Oh, it's variety night tonight dear diary. Can't keep the head clear enough to stick to one topic. Too many voices coming at me today.




Oh, it's variety night tonight dear diary. Can't keep the head clear enough to stick to one topic. Too many voices coming at me today.

I read last week that Saskatchewan's mathematics teachers are getting math teachers to help teach them how to teach math.

The Saskatchewan government is setting up one big $240,000 math tutorial class for math educators.

I always knew there was something wrong in that world of numbers that I failed in so miserably so many times. I mean, what the hey living in a world of unknown quantities isn't healthy, especially if 88.74 per cent of your audience doesn't care and the other 21 something, something per cent are just depressed.

I was rotten in chemistry too, but I never got depressed in those classes because if you worked it right, you got to blow things up. And in physics you got to float things.
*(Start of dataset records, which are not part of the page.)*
File: config.mk
export PLATFORM = sky130hd
export DESIGN_NAME = usi_indicator
export DESIGN_NICKNAME = d
export VERILOG_FILES = /design/src/rtl/usi_pkg.sv /design/src/rtl/usi_indicator.sv
export VERILOG_INCLUDE_DIRS = /design/src /design/src/rtl
export SDC_FILE = /design/constraint.sdc
export NUM_CORES = 1
export LEC_CHECK = 0
export BUFFER_PORTS_ARGS = -buffer_cell sky130_fd_sc_hd__buf_4
export CORE_ASPECT_RATIO = 1.5
export CORE_MARGIN = 1
export CORE_UTILIZATION = 49
export CTS_CLUSTER_SIZE = 30
export DETAILED_ROUTE_END_ITERATION = 16
export PLACE_DENSITY = 0.71
export SYNTH_ARGS = -nofsm -noshare
export SYNTH_HDL_FRONTEND = slang
export SYNTH_SLANG_ARGS = --single-unit
File: constraint.sdc
create_clock -name pclk -period 2.6 [get_ports pclk]
set_clock_uncertainty 0.05 [all_clocks]
set_input_delay 0.13 -clock pclk [delete_from_list [all_inputs] [get_ports pclk]]
set_output_delay 0.13 -clock pclk [all_outputs]
set_load 0.03 [all_outputs]
File: src/rtl/usi_params.svh
`ifndef USI_PARAMS_SVH
`define USI_PARAMS_SVH
// ==================================================
// Register map (byte addresses, one word each)
`define USI_OFF_CTRL      12'h000
`define USI_OFF_OBJ       12'h004
`define USI_OFF_LOCAL     12'h008
`define USI_OFF_STATUS    12'h00C
// ==================================================
// Control register fields
`define USI_CTRL_UNIT     1:0
`define USI_CTRL_REMOTE   2
`define USI_CTRL_CHG      3
`define USI_CTRL_CFG      4
`define USI_CTRL_DL       5
`define USI_CTRL_RST      6
`define USI_CTRL_BOOST    7
`define USI_CTRL_MASTER   8
`define USI_CTRL_PSS      9
`define USI_CTRL_ACK      10
`define USI_CTRL_TXEN     11
`define USI_CTRL_TXDIS    12
`define USI_CTRL_EXT      13
// ==================================================
// Managed object report fields
`define USI_OBJ_FUNC      0
`define USI_OBJ_CTLR      1
`define USI_OBJ_RCV       2
`define USI_OBJ_SLOT      3
`define USI_OBJ_RESET     4
// ==================================================
// Local status fields
`define USI_LOC_FUNC_FLT  0
`define USI_LOC_CTLR_OK   1
`define USI_LOC_CFG_DONE  2
`define USI_LOC_EXT_OK    3
`define USI_LOC_SUB_FLT   4
// ==================================================
// Timing
`define USI_CLK_HZ        200000000
`define USI_BLINK_HALF_MS 1000
`define USI_START_OFF_MS  2000
`define USI_CTRL_RST_VAL  32'h0000_0000
`endif

File: src/rtl/usi_pkg.sv
package usi_pkg;
   typedef enum logic [1:0] {
      USI_CENTRAL,
      USI_TRANSCEIVER,
      USI_ENVIRONMENT,
      USI_SUBORDINATE
   } usi_unit_t;
   typedef struct packed {
      logic green;
      logic yellow;
   } usi_lamps_t;
endpackage : usi_pkg

File: src/rtl/usi_indicator.sv
`timescale 1ns/10ps
`include "usi_params.svh"
// Summary of operation
// - Blink operational lamp during software download
// - Blink during controller configuration job
// - Blink while restart pending after download
// - Blink beats on; on beats off
// - Otherwise lit if operational, else dark
// - Lamp off two to ten seconds after start
// - Any reset ends control of both lamps
// - Remote master cabinet needs four object kinds
// - Remote transceiver needs controller, receiver, timeslot
// - Boost slave lamp follows master lamp in remote mode only
// - Object out of operation on reset, local
// - Environment unit lamp from local faults only
// - Local master needs function, controller, configuration
// - Subordinate operational when no class 1 faults
// - Local extension cabinet needs controller, configuration
// - Remote handling ends after acknowledgement sent
// - Not operational during mode change, except environment and subordinate units
// - Environment and subordinate units stay local
// - Tx lamp lit until transmitter enabled
// - Tx lamp on when transmitter disabled
// - Remote report only in remote, permitted state
module usi_indicator #(
   parameter int BLINK_HALF_CYC = (`USI_CLK_HZ / 1000) * `USI_BLINK_HALF_MS,
   parameter int START_OFF_CYC  = (`USI_CLK_HZ / 1000) * `USI_START_OFF_MS
) (
   input  wire logic        pclk,
   input  wire logic        presetn,
   input  wire logic        psel,
   input  wire logic        penable,
   input  wire logic        pwrite,
   input  wire logic [11:0] paddr,
   input  wire logic [31:0] pwdata,
   output logic      [31:0] prdata,
   output logic             pready,
   output logic             pslverr,
   input  wire logic        master_lamp,
   output logic             green_lamp,
   output logic             yellow_lamp
);
   // ==================================================
   // Bus decode
   wire        acc      = psel & penable;
   wire        wr       = acc & pwrite;
   wire        hit_ctrl = (paddr == `USI_OFF_CTRL);
   wire        hit_obj  = (paddr == `USI_OFF_OBJ);
   wire        hit_loc  = (paddr == `USI_OFF_LOCAL);
   wire        hit_st   = (paddr == `USI_OFF_STATUS);
   wire        mapped   = hit_ctrl | hit_obj | hit_loc | hit_st;

   logic [31:0] ctrl_q;
   logic [3:0]  obj_q;
   logic [4:0]  loc_q;
   logic        tx_off_q;
   logic        started_q;
   logic [31:0] start_cnt_q;
   logic [31:0] blink_cnt_q;
   logic        phase_q;
   logic        green_q;
   logic        yellow_q;
   logic        remote_done_q;

   assign pready  = 1'b1;
   assign pslverr = acc & ~mapped;

   // ==================================================
   // Mode and conditions
   wire [1:0] unit_w  = ctrl_q[`USI_CTRL_UNIT];
   wire       is_env  = (unit_w == 2'(usi_pkg::USI_ENVIRONMENT));
   wire       is_sub  = (unit_w == 2'(usi_pkg::USI_SUBORDINATE));
   wire       is_cen  = (unit_w == 2'(usi_pkg::USI_CENTRAL));
   // Remote mode is refused for units that must stay local
   wire       remote  = ctrl_q[`USI_CTRL_REMOTE] & ~is_env & ~is_sub;
   wire       chg     = ctrl_q[`USI_CTRL_CHG];
   // Reports accepted only in remote, permitted state, before acknowledge
   wire       obj_wr  = wr & hit_obj & remote & ctrl_q[`USI_CTRL_PSS] & ~remote_done_q;
   wire       blink_c = ctrl_q[`USI_CTRL_DL] | ctrl_q[`USI_CTRL_CFG] | ctrl_q[`USI_CTRL_RST];
   wire       rem_trx = obj_q[`USI_OBJ_CTLR] & obj_q[`USI_OBJ_RCV] & obj_q[`USI_OBJ_SLOT];
   wire       rem_cen = obj_q[`USI_OBJ_FUNC] & rem_trx;
   wire       loc_trx = loc_q[`USI_LOC_CTLR_OK] & loc_q[`USI_LOC_CFG_DONE];
   wire       loc_ext = ~ctrl_q[`USI_CTRL_EXT] | loc_q[`USI_LOC_EXT_OK];
   wire       loc_cen = ~loc_q[`USI_LOC_FUNC_FLT] & loc_trx & loc_ext;
   wire       loc_ok  = ~loc_q[`USI_LOC_SUB_FLT];
   logic      oper;
   always_comb begin
      if (chg & ~is_env & ~is_sub)
         oper = 1'b0;
      else if (is_env | is_sub)
         oper = loc_ok;
      else if (remote & ctrl_q[`USI_CTRL_BOOST] & ~ctrl_q[`USI_CTRL_MASTER] & ~is_cen)
         oper = master_lamp;
      else if (remote)
         oper = is_cen ? rem_cen : rem_trx;
      else
         oper = is_cen ? loc_cen : loc_trx;
   end
   // Flashing first, then steady on, else dark; dark until start window ends
   wire green_d = ~started_q ? 1'b0 : (blink_c ? phase_q : oper);

   // ==================================================
   // Registers
   always_ff @(posedge pclk or negedge presetn) begin
      if (!presetn) begin
         ctrl_q <= `USI_CTRL_RST_VAL;
      end else if (wr & hit_ctrl) begin
         ctrl_q <= pwdata;
      end
   end

   // Objects drop out on reset or when the unit goes local
   always_ff @(posedge pclk or negedge presetn) begin
      if (!presetn) begin
         obj_q <= 4'h0;
      end else if (~remote | (obj_wr & pwdata[`USI_OBJ_RESET])) begin
         obj_q <= 4'h0;
      end else if (obj_wr) begin
         obj_q <= pwdata[3:0];
      end
   end

   always_ff @(posedge pclk or negedge presetn) begin
      if (!presetn) begin
         loc_q <= 5'h00;
      end else if (wr & hit_loc) begin
         loc_q <= pwdata[4:0];
      end
   end

   // Acknowledge ends remote handling until the unit leaves remote mode
   always_ff @(posedge pclk or negedge presetn) begin
      if (!presetn) begin
         remote_done_q <= 1'b0;
      end else if (~remote) begin
         remote_done_q <= 1'b0;
      end else if (wr & hit_ctrl & pwdata[`USI_CTRL_ACK]) begin
         remote_done_q <= 1'b1;
      end
   end

   // Disable wins over enable when both arrive together
   always_ff @(posedge pclk or negedge presetn) begin
      if (!presetn) begin
         tx_off_q <= 1'b1;
      end else if (wr & hit_ctrl & pwdata[`USI_CTRL_TXDIS]) begin
         tx_off_q <= 1'b1;
      end else if (wr & hit_ctrl & pwdata[`USI_CTRL_TXEN]) begin
         tx_off_q <= 1'b0;
      end
   end

   // ==================================================
   // Start window and flash divider
   always_ff @(posedge pclk or negedge presetn) begin
      if (!presetn) begin
         start_cnt_q <= 32'h0000_0000;
         started_q   <= 1'b0;
      end else if (!started_q) begin
         start_cnt_q <= start_cnt_q + 32'h0000_0001;
         started_q   <= (start_cnt_q == 32'(START_OFF_CYC - 1));
      end
   end

   always_ff @(posedge pclk or negedge presetn) begin
      if (!presetn) begin
         blink_cnt_q <= 32'h0000_0000;
         phase_q     <= 1'b0;
      end else if (blink_cnt_q == 32'(BLINK_HALF_CYC - 1)) begin
         blink_cnt_q <= 32'h0000_0000;
         phase_q     <= ~phase_q;
      end else begin
         blink_cnt_q <= blink_cnt_q + 32'h0000_0001;
      end
   end

   // Reset drives both lamps dark; a reset ends all lamp state
   always_ff @(posedge pclk or negedge presetn) begin
      if (!presetn) begin
         green_q  <= 1'b0;
         yellow_q <= 1'b0;
      end else begin
         green_q  <= green_d;
         yellow_q <= tx_off_q;
      end
   end

   assign green_lamp  = green_q;
   assign yellow_lamp = yellow_q;

   wire [31:0] status_w = {26'h000_0000, remote_done_q, remote, oper, phase_q, yellow_q, green_q};
   always_comb begin
      prdata = 32'h0000_0000;
      if (hit_ctrl)
         prdata = ctrl_q;
      else if (hit_obj)
         prdata = {28'h000_0000, obj_q};
      else if (hit_loc)
         prdata = {27'h000_0000, loc_q};
      else if (hit_st)
         prdata = status_w;
   end

   // ==================================================
   // Checks: flashing and start window
   chk_blink_wins: assert property (@(posedge pclk) disable iff (!presetn)
      started_q && blink_c
      |=> green_q == $past(phase_q))
      else $error("blink not followed");

   chk_oper_steady: assert property (@(posedge pclk) disable iff (!presetn)
      started_q && !blink_c
      |=> green_q == $past(oper))
      else $error("steady lamp wrong");

   chk_start_dark: assert property (@(posedge pclk) disable iff (!presetn)
      !started_q
      |=> !green_q)
      else $error("lamp lit before start");

   chk_download_blink: assert property (@(posedge pclk) disable iff (!presetn)
      started_q && ctrl_q[`USI_CTRL_DL]
      |=> green_q == $past(phase_q))
      else $error("no flash during download");

   chk_config_blink: assert property (@(posedge pclk) disable iff (!presetn)
      started_q && ctrl_q[`USI_CTRL_CFG]
      |=> green_q == $past(phase_q))
      else $error("no flash during configuration");

   chk_restart_blink: assert property (@(posedge pclk) disable iff (!presetn)
      started_q && ctrl_q[`USI_CTRL_RST]
      |=> green_q == $past(phase_q))
      else $error("no flash while restart pending");

   chk_phase_period: assert property (@(posedge pclk) disable iff (!presetn)
      $changed(phase_q)
      |=> $stable(phase_q))
      else $error("phase toggles too fast");

   chk_phase_count: assert property (@(posedge pclk) disable iff (!presetn)
      blink_cnt_q == 32'(BLINK_HALF_CYC - 1)
      |=> phase_q != $past(phase_q))
      else $error("phase missed its toggle");

   chk_start_length: assert property (@(posedge pclk) disable iff (!presetn)
      !started_q && start_cnt_q == 32'(START_OFF_CYC - 1)
      |=> started_q)
      else $error("start window not closed");

   // ==================================================
   // Checks: operational state
   chk_chg_notop: assert property (@(posedge pclk) disable iff (!presetn)
      chg && !is_env && !is_sub
      |-> !oper)
      else $error("operational during change");

   chk_remote_central: assert property (@(posedge pclk) disable iff (!presetn)
      remote && !chg && is_cen
      |-> oper == (obj_q[`USI_OBJ_FUNC] && obj_q[`USI_OBJ_CTLR] && obj_q[`USI_OBJ_RCV] && obj_q[`USI_OBJ_SLOT]))
      else $error("remote central state wrong");

   chk_remote_transceiver: assert property (@(posedge pclk) disable iff (!presetn)
      remote && !chg && !is_cen && (!ctrl_q[`USI_CTRL_BOOST] || ctrl_q[`USI_CTRL_MASTER])
      |-> oper == (obj_q[`USI_OBJ_CTLR] && obj_q[`USI_OBJ_RCV] && obj_q[`USI_OBJ_SLOT]))
      else $error("remote transceiver state wrong");

   chk_boost_follow: assert property (@(posedge pclk) disable iff (!presetn)
      remote && !chg && ctrl_q[`USI_CTRL_BOOST] && !ctrl_q[`USI_CTRL_MASTER] && !is_cen
      |-> oper == master_lamp)
      else $error("slave lamp differs");

   chk_local_central: assert property (@(posedge pclk) disable iff (!presetn)
      !remote && !chg && is_cen
      |-> oper == (!loc_q[`USI_LOC_FUNC_FLT] && loc_q[`USI_LOC_CTLR_OK] && loc_q[`USI_LOC_CFG_DONE] && loc_ext))
      else $error("local central state wrong");

   chk_ext_cabinet: assert property (@(posedge pclk) disable iff (!presetn)
      !remote && is_cen && ctrl_q[`USI_CTRL_EXT] && !loc_q[`USI_LOC_EXT_OK]
      |-> !oper)
      else $error("extension cabinet ignored");

   chk_env_local: assert property (@(posedge pclk) disable iff (!presetn)
      is_env
      |-> oper == !loc_q[`USI_LOC_SUB_FLT])
      else $error("environment lamp not local");

   chk_sub_local: assert property (@(posedge pclk) disable iff (!presetn)
      is_sub
      |-> oper == !loc_q[`USI_LOC_SUB_FLT])
      else $error("subordinate state wrong");

   chk_stay_local: assert property (@(posedge pclk) disable iff (!presetn)
      is_env || is_sub
      |-> !remote)
      else $error("local-only unit went remote");

   // ==================================================
   // Checks: object reports
   chk_local_object: assert property (@(posedge pclk) disable iff (!presetn)
      !remote
      |=> obj_q == 4'h0)
      else $error("object kept in local");

   chk_object_reset: assert property (@(posedge pclk) disable iff (!presetn)
      obj_wr && pwdata[`USI_OBJ_RESET]
      |=> obj_q == 4'h0)
      else $error("object kept over reset");

   chk_object_load: assert property (@(posedge pclk) disable iff (!presetn)
      obj_wr && !pwdata[`USI_OBJ_RESET]
      |=> obj_q == $past(pwdata[3:0]))
      else $error("report not taken");

   chk_ack_block: assert property (@(posedge pclk) disable iff (!presetn)
      remote_done_q && remote && wr && hit_obj
      |=> $stable(obj_q))
      else $error("report after ack");

   chk_no_permit: assert property (@(posedge pclk) disable iff (!presetn)
      remote && !ctrl_q[`USI_CTRL_PSS] && wr && hit_obj
      |=> $stable(obj_q))
      else $error("report outside permitted state");

   chk_ack_set: assert property (@(posedge pclk) disable iff (!presetn)
      remote && wr && hit_ctrl && pwdata[`USI_CTRL_ACK]
      |=> remote_done_q)
      else $error("ack not recorded");

   // ==================================================
   // Checks: transmitter lamp
   chk_tx_dis: assert property (@(posedge pclk) disable iff (!presetn)
      wr && hit_ctrl && pwdata[`USI_CTRL_TXDIS]
      |=> ##1 yellow_q)
      else $error("tx lamp not on");

   chk_tx_en: assert property (@(posedge pclk) disable iff (!presetn)
      wr && hit_ctrl && pwdata[`USI_CTRL_TXEN] && !pwdata[`USI_CTRL_TXDIS]
      |=> ##1 !yellow_q)
      else $error("tx lamp not off");

   chk_tx_on: assert property (@(posedge pclk) disable iff (!presetn)
      tx_off_q
      |=> yellow_q)
      else $error("tx lamp dark while disabled");

   chk_tx_off: assert property (@(posedge pclk) disable iff (!presetn)
      !tx_off_q
      |=> !yellow_q)
      else $error("tx lamp lit while enabled");

endmodule : usi_indicator

==> key figures <==
Status
  – Outcome: finished, final reports clean

GRT
  – First-pass GRT wire length: 19.6 mm
  – Initial antenna violation count: 0
  – Largest net degree at the start of global routing: 53
  – Vias in the first global route: 4,175
  – GRT overflow: 0
  – GRT Overall Usage: 22.2%

Timing
  – Unrepaired setup endpoints after global routing: false
  – Max Slew Vio Count: 0
  – Max Freq: 433 MHz
  – Max-slew headroom: 56.3%
  – Setup TNS: 0 ps
  – Final Setup Violations: 0
  – Worst-Margin Slew: 656 ps
  – Fin crit share: 88.9%
  – Final Critical Period: 2310 ps
  – Final hold violations: 0

Pwr
  – PD cells: 481 mW/mm²
  – Leak: 3.15 nW
  – Maximum vdd drop: 295 µV
  – Total power: 3.28 mW

Hold path
  – Hold crit path type: input port to flip-flop

Synthesis
  – Synth cell count leaders: 110 x dfrtp_1, 42 x xnor2_1, 41 x nor2_1
  – Synth Cell Area: 0.00534 mm²
  – #FFs+latches synth: 111
  – Synth area leaders: dfrtp_1 52%, mux2_2 7.8%, xnor2_1 6.9%
  – Syn nets: 527
  – Mean Syn Cell Area: 11.2 µm²
  – Post-synth top flop: dfrtp_1
  – Yosys warning total: 0
  – Top-area cell type share of the netlist area: 51.5%
  – Most numerous cell in the Yosys netlist: dfrtp_1
  – Ys async rst share: 100%
  – Post-synthesis instance total: 475
  – Distinct cells, synth: 48
  – Largest area contributor in the netlist: dfrtp_1
  – Post-synth EDFFs: 0
  – Register area share after synthesis: 52.0%

Finish
  – Layout cells sized above 1: 26.8%
  – Final Net Count: 655
  – Layout area overhead: 27.6%
  – Layout Utilization: 64.4%
  – Antenna Cells: 0

Route
  – Remaining antenna violation count: 0
  – Post-DR vias/cell: 5.49
  – Iter 0 DRT Violations: 207
  – WL final: 11.9 mm
  – DRC viols: 0
  – DR WL/cell: 15.9 µm
  – Via count: 4,128
  – DRT Pass-1 Iters: 4

CTS
  – Bufs on Longest Clock Path: 2
  – CTS buffer count: 9
  – CTS sink cnt: 111
  – Clk slew on worst S/H paths: 70 ps
  – Worst skew pair latency: 340 ps
  – CTS tree: yes
  – Clock Tree Root: clkbuf_16
  – H-tree lvl count: 3
  – # Post-CTS Setup Buffers: 0

Flow run
  – Max-Cap Viols: 0

Critical path
  – FF-to-FF setup slack: 360 ps
  – Critical Path RT: 2420 ps
  – CP Class: flip-flop to primary output
  – Critical path startpoint: ctrl_q[0]
  – CP endpoint kind: primary output
  – Worst EP arrival: 2130 ps
  – Reg2reg start: started_q
  – Worst Path Max Fanout: 5
  – RR Endpoint: start_cnt_q[31]
  – Critical Path Start Type: flip-flop
  – Reg2Reg Depth: 5
  – Worst setup path end: prdata[3]

Floorplan
  – Initial Utilization: 50.4%
  – Core area: 0.0106 mm²
  – Chip height: 130 µm
  – Die W: 87.3 µm
  – Die area: 0.0113 mm²
  – Num rows: 46
  – IO Pins: 86

Placed design
  – Post-DP HPWL: 8.29 mm
  – Routability congestion estimate: 0.901
  – IO buf count: 84
[power by group]
group / total (mW) / internal, mW / leakage [nW] / switching, mW
Sequential: 1.73 / 1.73 / 1.51 / 0.000489
Combinational: 0.163 / 0.0894 / 1.49 / 0.0732
Clock: 1.39 / 0.803 / 0.147 / 0.582
[placed cells by master, fill, tap and decap left out, types with 5 or more instances in the layout]
master and instances:
buf_4 97, nand3b_1 6, nand2_1 26, dlygate4sd3_1 32, nand3_1 30, inv_1 7, nand2b_1 9, nor2_1 41
nand4_1 19, nor4_1 9, clkbuf_16 9, a21oi_1 10, mux2_2 37, xor2_1 17, and4_1 5, xnor2_1 42
o21ai_0 6, dfrtp_1 110, nor2b_1 7, and2_1 28, nor3_1 7
[stage by stage]
| stage | std cells | hold WS (ps) | area (µm²) | setup WS [ps] |
|---|---|---|---|---|
| 2_1_floorplan | 475 | -216 | 5340 | 418 |
| 3_3_place_gp | 704 | 135 | 6190 | 337 |
| 3_5_place_dp | 704 | 153 | 6190 | 254 |
| 4_1_cts | 752 | 33.3 | 6820 | 284 |
| 5_1_grt | 752 | 40.1 | 6820 | 202 |
| 6_report | 752 | 45.5 | 6820 | 288 |
[logic make-up after synthesis]
group,after synthesis,synth area share [%]
and+or+nand+nor,215,23.3
DFF,111,52.0
xor gates and xnor gates,59,9.67
muxes,42,9.44
AOI/OAI and AO/OA,25,3.02
buffers and inverters,20,2.06
adders and majority gates,2,0.468
other,1,0.0702
[critical path, stage by stage, from the launching register on]
cell and delay, ps:
dfrtp_1 460, nand3b_1 160, a21oi_1 160, a21oi_1 60
o41ai_1 550, a41o_1 250, buf_4 160
[worst min path at each step]
stage | from | depth (start not counted) | endpoint | slack, ps
after floorplan | presetn | 0 | blink_cnt_q[0] | -220
after global placement | presetn | 1 | ctrl_q[23] | 130
after detailed placement | presetn | 1 | ctrl_q[23] | 150
after CTS | pwdata[4] | 2 | ctrl_q[4] | 30
after global routing | pwdata[4] | 2 | loc_q[4] | 40
final | pwdata[4] | 2 | ctrl_q[4] | 50
[sequential cells by signal, summed over array words and instances, names as in the netlist]
signal         cells
blink_cnt_q       32
yellow_lamp        1
start_cnt_q       32
green_lamp         1
ctrl_q            32
loc_q              5
phase_q            1
obj_q              4
remote_done_q      1
started_q          1
tx_off_q           1
[layer usage]
metal,GRT usage (%),part of all wire (%),routed length [µm],vias up
li1,-,-,-,1931
met1,25.1,40,4790,2039
met2,40.5,53,6290,127
met3,3.73,4.3,508,31
met4,10.0,2.9,341,0
met5,0,0,0,-
[repair_timing]
action | in CTS | in global routing
gates resized for setup | 0 | 0
setup endpoints to repair | 0 | 0
hold endpoints to repair | 83 | 0
hold buffers | 32 | 0
[layout make-up]
| type | instances | area (µm²) |
|---|---|---|
| repair buffers | 130 | 1070 |
| multi-input cells | 344 | 2460 |
| inverters | 7 | 26.3 |
| flip-flops and latches | 111 | 2780 |
| well taps | 144 | 180 |
| clock buffers | 14 | 264 |
| fillers | 841 | 3770 |
| clock inverters | 2 | 38.8 |
(Power assumes the default switching activity.)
In math classes, you just had to sit there and be deflated while the smart kids who had little calculators figured away. I still recall with those Day 5 double Algebra classes, 180 minutes of Taliban-style torture before the Taliban was ceated. It was pure, unmitigated humiliation for those of us who struggled with simple long division.
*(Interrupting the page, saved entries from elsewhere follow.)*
`config.mk`:
```
export PLATFORM = sky130hd
export DESIGN_NAME = usb_uart_custom_ctrl_and_notify
export DESIGN_NICKNAME = d
export VERILOG_FILES = /design/src/logic/notify_pkg.sv /design/src/logic/usb_uart_custom_ctrl_and_notify.sv
export SDC_FILE = /design/constraint.sdc
export NUM_CORES = 1
export LEC_CHECK = 0
export BUFFER_PORTS_ARGS = -buffer_cell sky130_fd_sc_hd__buf_4
export CORE_MARGIN = 2
export CORE_UTILIZATION = 39
export DETAILED_ROUTE_END_ITERATION = 6
export PLACE_DENSITY = 0.73
export SLEW_MARGIN = 30
export SYNTH_ARGS = -nofsm -noshare
export SYNTH_HDL_FRONTEND = slang
export SYNTH_SLANG_ARGS = --single-unit
```
`constraint.sdc`:
```
create_clock -name ref_clk -period 5.05 [get_ports ref_clk]
set_input_delay 1.01 -clock ref_clk [delete_from_list [all_inputs] [get_ports ref_clk]]
set_output_delay 1.01 -clock ref_clk [all_outputs]
set_load 0.01 [all_outputs]
```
Math is easier to do now because we have more tools, but apparently not any easier to teach. So Saskatchewan math teachers are getting a tutorial. Good for them I guess.

No cheap jokes here about bad math educators, I've been slapped around enough by obtuse angles.

Hey dear diary, what do you do with all that trash/spam mail you get every day? Today I received two invitations for possible partners (I haven't told the bride yet, but let's just say she's on pretty solid ground compared with these wandering waifs). I also received one notice I had won a lottery I hadn't entered, two potential contracts with bankers and insurance payment agencies from foreign countries. On top of that, I got financial information from 11 companies I've never heard of. I also got some great deals pending, like $10 for a round stone pendant, $10 for a Spider-Man costume for Halloween or light-up Iron Man mask for $12. Then there was the make-up brush set I could have for $14 regularly priced at $175. I could also get a flowing trench coat and pretend I was a pretend shooter in a video game I suppose, for just $15. I passed on all of these offers, including a "full set" of sports bras for $29, which was $30 off the regular price. I'll take their word for it.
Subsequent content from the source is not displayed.